→ Action item: Please set down each line of the data again, unchanged.

[Dataset entries]
**********

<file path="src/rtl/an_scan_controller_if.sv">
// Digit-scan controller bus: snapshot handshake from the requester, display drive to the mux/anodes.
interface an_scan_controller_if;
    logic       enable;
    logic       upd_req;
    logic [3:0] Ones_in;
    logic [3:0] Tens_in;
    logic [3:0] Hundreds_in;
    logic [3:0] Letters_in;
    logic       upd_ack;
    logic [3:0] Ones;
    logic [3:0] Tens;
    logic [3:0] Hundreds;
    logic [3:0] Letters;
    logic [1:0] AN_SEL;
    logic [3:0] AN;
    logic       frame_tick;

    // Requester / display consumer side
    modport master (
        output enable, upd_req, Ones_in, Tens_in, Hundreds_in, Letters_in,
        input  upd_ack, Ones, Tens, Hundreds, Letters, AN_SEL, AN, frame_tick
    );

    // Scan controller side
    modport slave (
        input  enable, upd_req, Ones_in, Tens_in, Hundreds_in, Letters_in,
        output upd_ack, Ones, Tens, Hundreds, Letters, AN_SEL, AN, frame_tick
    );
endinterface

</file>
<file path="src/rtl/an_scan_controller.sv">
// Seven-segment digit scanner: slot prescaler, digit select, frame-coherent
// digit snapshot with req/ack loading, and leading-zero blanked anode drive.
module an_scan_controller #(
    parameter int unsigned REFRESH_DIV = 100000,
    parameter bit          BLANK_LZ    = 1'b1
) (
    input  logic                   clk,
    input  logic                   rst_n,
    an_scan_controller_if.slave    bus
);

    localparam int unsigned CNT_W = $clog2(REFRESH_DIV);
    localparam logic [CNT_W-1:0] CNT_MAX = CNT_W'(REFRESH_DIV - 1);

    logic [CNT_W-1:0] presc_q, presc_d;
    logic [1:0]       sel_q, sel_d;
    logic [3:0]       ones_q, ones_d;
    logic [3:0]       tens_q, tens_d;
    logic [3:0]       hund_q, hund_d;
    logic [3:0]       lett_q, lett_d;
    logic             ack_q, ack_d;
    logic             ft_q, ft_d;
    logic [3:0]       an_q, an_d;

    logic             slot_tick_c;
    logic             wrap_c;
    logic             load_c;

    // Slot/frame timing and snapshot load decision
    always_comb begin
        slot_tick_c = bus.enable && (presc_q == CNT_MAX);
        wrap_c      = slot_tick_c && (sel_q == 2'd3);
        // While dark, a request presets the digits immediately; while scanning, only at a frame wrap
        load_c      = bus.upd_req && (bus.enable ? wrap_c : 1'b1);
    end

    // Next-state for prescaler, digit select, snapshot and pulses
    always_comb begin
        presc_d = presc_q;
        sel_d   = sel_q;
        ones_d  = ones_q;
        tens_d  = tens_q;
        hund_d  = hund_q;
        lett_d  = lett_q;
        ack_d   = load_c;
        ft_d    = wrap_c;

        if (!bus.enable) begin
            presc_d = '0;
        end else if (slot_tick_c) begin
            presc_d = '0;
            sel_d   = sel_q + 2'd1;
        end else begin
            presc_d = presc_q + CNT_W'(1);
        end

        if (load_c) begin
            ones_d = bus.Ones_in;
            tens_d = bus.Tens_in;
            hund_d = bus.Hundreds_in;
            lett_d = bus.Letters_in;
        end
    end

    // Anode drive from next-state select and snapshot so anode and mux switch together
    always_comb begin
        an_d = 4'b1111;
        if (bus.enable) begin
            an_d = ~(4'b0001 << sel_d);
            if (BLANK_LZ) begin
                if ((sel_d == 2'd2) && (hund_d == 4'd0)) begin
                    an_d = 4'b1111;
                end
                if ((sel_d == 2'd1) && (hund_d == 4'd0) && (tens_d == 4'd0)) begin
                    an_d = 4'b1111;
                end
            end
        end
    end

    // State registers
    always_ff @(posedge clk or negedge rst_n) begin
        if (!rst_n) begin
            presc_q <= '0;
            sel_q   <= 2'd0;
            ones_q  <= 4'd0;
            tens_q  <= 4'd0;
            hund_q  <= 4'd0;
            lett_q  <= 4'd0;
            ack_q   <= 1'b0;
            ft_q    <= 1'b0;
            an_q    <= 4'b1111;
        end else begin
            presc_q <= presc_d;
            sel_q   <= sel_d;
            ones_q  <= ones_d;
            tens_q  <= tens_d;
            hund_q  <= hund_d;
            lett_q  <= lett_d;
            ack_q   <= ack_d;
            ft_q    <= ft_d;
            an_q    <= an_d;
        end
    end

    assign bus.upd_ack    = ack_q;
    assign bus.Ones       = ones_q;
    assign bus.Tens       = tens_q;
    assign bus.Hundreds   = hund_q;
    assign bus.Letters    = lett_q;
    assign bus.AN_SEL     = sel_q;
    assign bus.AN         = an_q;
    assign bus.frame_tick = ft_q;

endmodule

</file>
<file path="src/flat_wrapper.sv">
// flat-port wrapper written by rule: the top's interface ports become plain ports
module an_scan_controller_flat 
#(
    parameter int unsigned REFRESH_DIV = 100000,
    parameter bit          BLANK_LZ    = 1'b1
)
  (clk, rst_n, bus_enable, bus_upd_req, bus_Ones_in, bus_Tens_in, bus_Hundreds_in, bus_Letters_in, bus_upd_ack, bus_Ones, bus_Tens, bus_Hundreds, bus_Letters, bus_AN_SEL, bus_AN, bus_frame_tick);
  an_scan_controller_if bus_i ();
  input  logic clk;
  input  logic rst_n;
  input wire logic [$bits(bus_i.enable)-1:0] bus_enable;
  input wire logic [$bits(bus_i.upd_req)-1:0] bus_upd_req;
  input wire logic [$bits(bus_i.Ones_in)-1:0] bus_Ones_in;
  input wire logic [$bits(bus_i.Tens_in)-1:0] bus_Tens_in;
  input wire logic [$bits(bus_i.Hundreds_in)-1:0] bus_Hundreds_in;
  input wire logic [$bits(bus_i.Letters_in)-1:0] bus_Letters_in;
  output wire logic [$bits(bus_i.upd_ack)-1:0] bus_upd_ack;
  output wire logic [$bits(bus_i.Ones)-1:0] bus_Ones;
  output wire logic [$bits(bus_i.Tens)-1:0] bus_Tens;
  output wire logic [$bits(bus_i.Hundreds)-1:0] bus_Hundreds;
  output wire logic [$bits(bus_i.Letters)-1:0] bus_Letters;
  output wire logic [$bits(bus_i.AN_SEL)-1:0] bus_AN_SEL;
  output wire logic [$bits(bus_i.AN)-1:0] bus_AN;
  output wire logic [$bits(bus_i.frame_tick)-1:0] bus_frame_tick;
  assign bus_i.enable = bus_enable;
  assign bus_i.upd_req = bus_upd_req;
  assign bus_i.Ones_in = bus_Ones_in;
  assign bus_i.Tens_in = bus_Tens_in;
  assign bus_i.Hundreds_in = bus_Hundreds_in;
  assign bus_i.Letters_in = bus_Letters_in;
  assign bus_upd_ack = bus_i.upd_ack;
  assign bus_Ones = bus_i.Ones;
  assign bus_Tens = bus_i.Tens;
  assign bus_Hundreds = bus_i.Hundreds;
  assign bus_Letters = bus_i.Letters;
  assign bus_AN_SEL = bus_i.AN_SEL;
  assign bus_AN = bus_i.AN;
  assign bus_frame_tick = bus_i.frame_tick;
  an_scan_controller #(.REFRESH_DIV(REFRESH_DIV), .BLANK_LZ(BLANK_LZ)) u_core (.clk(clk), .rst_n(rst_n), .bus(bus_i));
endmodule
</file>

**********

→ Expected answer:
<file path="src/rtl/an_scan_controller_if.sv">
// Digit-scan controller bus: snapshot handshake from the requester, display drive to the mux/anodes.
interface an_scan_controller_if;
    logic       enable;
    logic       upd_req;
    logic [3:0] Ones_in;
    logic [3:0] Tens_in;
    logic [3:0] Hundreds_in;
    logic [3:0] Letters_in;
    logic       upd_ack;
    logic [3:0] Ones;
    logic [3:0] Tens;
    logic [3:0] Hundreds;
    logic [3:0] Letters;
    logic [1:0] AN_SEL;
    logic [3:0] AN;
    logic       frame_tick;

    // Requester / display consumer side
    modport master (
        output enable, upd_req, Ones_in, Tens_in, Hundreds_in, Letters_in,
        input  upd_ack, Ones, Tens, Hundreds, Letters, AN_SEL, AN, frame_tick
    );

    // Scan controller side
    modport slave (
        input  enable, upd_req, Ones_in, Tens_in, Hundreds_in, Letters_in,
        output upd_ack, Ones, Tens, Hundreds, Letters, AN_SEL, AN, frame_tick
    );
endinterface

</file>
<file path="src/rtl/an_scan_controller.sv">
// Seven-segment digit scanner: slot prescaler, digit select, frame-coherent
// digit snapshot with req/ack loading, and leading-zero blanked anode drive.
module an_scan_controller #(
    parameter int unsigned REFRESH_DIV = 100000,
    parameter bit          BLANK_LZ    = 1'b1
) (
    input  logic                   clk,
    input  logic                   rst_n,
    an_scan_controller_if.slave    bus
);

    localparam int unsigned CNT_W = $clog2(REFRESH_DIV);
    localparam logic [CNT_W-1:0] CNT_MAX = CNT_W'(REFRESH_DIV - 1);

    logic [CNT_W-1:0] presc_q, presc_d;
    logic [1:0]       sel_q, sel_d;
    logic [3:0]       ones_q, ones_d;
    logic [3:0]       tens_q, tens_d;
    logic [3:0]       hund_q, hund_d;
    logic [3:0]       lett_q, lett_d;
    logic             ack_q, ack_d;
    logic             ft_q, ft_d;
    logic [3:0]       an_q, an_d;

    logic             slot_tick_c;
    logic             wrap_c;
    logic             load_c;

    // Slot/frame timing and snapshot load decision
    always_comb begin
        slot_tick_c = bus.enable && (presc_q == CNT_MAX);
        wrap_c      = slot_tick_c && (sel_q == 2'd3);
        // While dark, a request presets the digits immediately; while scanning, only at a frame wrap
        load_c      = bus.upd_req && (bus.enable ? wrap_c : 1'b1);
    end

    // Next-state for prescaler, digit select, snapshot and pulses
    always_comb begin
        presc_d = presc_q;
        sel_d   = sel_q;
        ones_d  = ones_q;
        tens_d  = tens_q;
        hund_d  = hund_q;
        lett_d  = lett_q;
        ack_d   = load_c;
        ft_d    = wrap_c;

        if (!bus.enable) begin
            presc_d = '0;
        end else if (slot_tick_c) begin
            presc_d = '0;
            sel_d   = sel_q + 2'd1;
        end else begin
            presc_d = presc_q + CNT_W'(1);
        end

        if (load_c) begin
            ones_d = bus.Ones_in;
            tens_d = bus.Tens_in;
            hund_d = bus.Hundreds_in;
            lett_d = bus.Letters_in;
        end
    end

    // Anode drive from next-state select and snapshot so anode and mux switch together
    always_comb begin
        an_d = 4'b1111;
        if (bus.enable) begin
            an_d = ~(4'b0001 << sel_d);
            if (BLANK_LZ) begin
                if ((sel_d == 2'd2) && (hund_d == 4'd0)) begin
                    an_d = 4'b1111;
                end
                if ((sel_d == 2'd1) && (hund_d == 4'd0) && (tens_d == 4'd0)) begin
                    an_d = 4'b1111;
                end
            end
        end
    end

    // State registers
    always_ff @(posedge clk or negedge rst_n) begin
        if (!rst_n) begin
            presc_q <= '0;
            sel_q   <= 2'd0;
            ones_q  <= 4'd0;
            tens_q  <= 4'd0;
            hund_q  <= 4'd0;
            lett_q  <= 4'd0;
            ack_q   <= 1'b0;
            ft_q    <= 1'b0;
            an_q    <= 4'b1111;
        end else begin
            presc_q <= presc_d;
            sel_q   <= sel_d;
            ones_q  <= ones_d;
            tens_q  <= tens_d;
            hund_q  <= hund_d;
            lett_q  <= lett_d;
            ack_q   <= ack_d;
            ft_q    <= ft_d;
            an_q    <= an_d;
        end
    end

    assign bus.upd_ack    = ack_q;
    assign bus.Ones       = ones_q;
    assign bus.Tens       = tens_q;
    assign bus.Hundreds   = hund_q;
    assign bus.Letters    = lett_q;
    assign bus.AN_SEL     = sel_q;
    assign bus.AN         = an_q;
    assign bus.frame_tick = ft_q;

endmodule

</file>
<file path="src/flat_wrapper.sv">
// flat-port wrapper written by rule: the top's interface ports become plain ports
module an_scan_controller_flat 
#(
    parameter int unsigned REFRESH_DIV = 100000,
    parameter bit          BLANK_LZ    = 1'b1
)
  (clk, rst_n, bus_enable, bus_upd_req, bus_Ones_in, bus_Tens_in, bus_Hundreds_in, bus_Letters_in, bus_upd_ack, bus_Ones, bus_Tens, bus_Hundreds, bus_Letters, bus_AN_SEL, bus_AN, bus_frame_tick);
  an_scan_controller_if bus_i ();
  input  logic clk;
  input  logic rst_n;
  input wire logic [$bits(bus_i.enable)-1:0] bus_enable;
  input wire logic [$bits(bus_i.upd_req)-1:0] bus_upd_req;
  input wire logic [$bits(bus_i.Ones_in)-1:0] bus_Ones_in;
  input wire logic [$bits(bus_i.Tens_in)-1:0] bus_Tens_in;
  input wire logic [$bits(bus_i.Hundreds_in)-1:0] bus_Hundreds_in;
  input wire logic [$bits(bus_i.Letters_in)-1:0] bus_Letters_in;
  output wire logic [$bits(bus_i.upd_ack)-1:0] bus_upd_ack;
  output wire logic [$bits(bus_i.Ones)-1:0] bus_Ones;
  output wire logic [$bits(bus_i.Tens)-1:0] bus_Tens;
  output wire logic [$bits(bus_i.Hundreds)-1:0] bus_Hundreds;
  output wire logic [$bits(bus_i.Letters)-1:0] bus_Letters;
  output wire logic [$bits(bus_i.AN_SEL)-1:0] bus_AN_SEL;
  output wire logic [$bits(bus_i.AN)-1:0] bus_AN;
  output wire logic [$bits(bus_i.frame_tick)-1:0] bus_frame_tick;
  assign bus_i.enable = bus_enable;
  assign bus_i.upd_req = bus_upd_req;
  assign bus_i.Ones_in = bus_Ones_in;
  assign bus_i.Tens_in = bus_Tens_in;
  assign bus_i.Hundreds_in = bus_Hundreds_in;
  assign bus_i.Letters_in = bus_Letters_in;
  assign bus_upd_ack = bus_i.upd_ack;
  assign bus_Ones = bus_i.Ones;
  assign bus_Tens = bus_i.Tens;
  assign bus_Hundreds = bus_i.Hundreds;
  assign bus_Letters = bus_i.Letters;
  assign bus_AN_SEL = bus_i.AN_SEL;
  assign bus_AN = bus_i.AN;
  assign bus_frame_tick = bus_i.frame_tick;
  an_scan_controller #(.REFRESH_DIV(REFRESH_DIV), .BLANK_LZ(BLANK_LZ)) u_core (.clk(clk), .rst_n(rst_n), .bus(bus_i));
endmodule
</file>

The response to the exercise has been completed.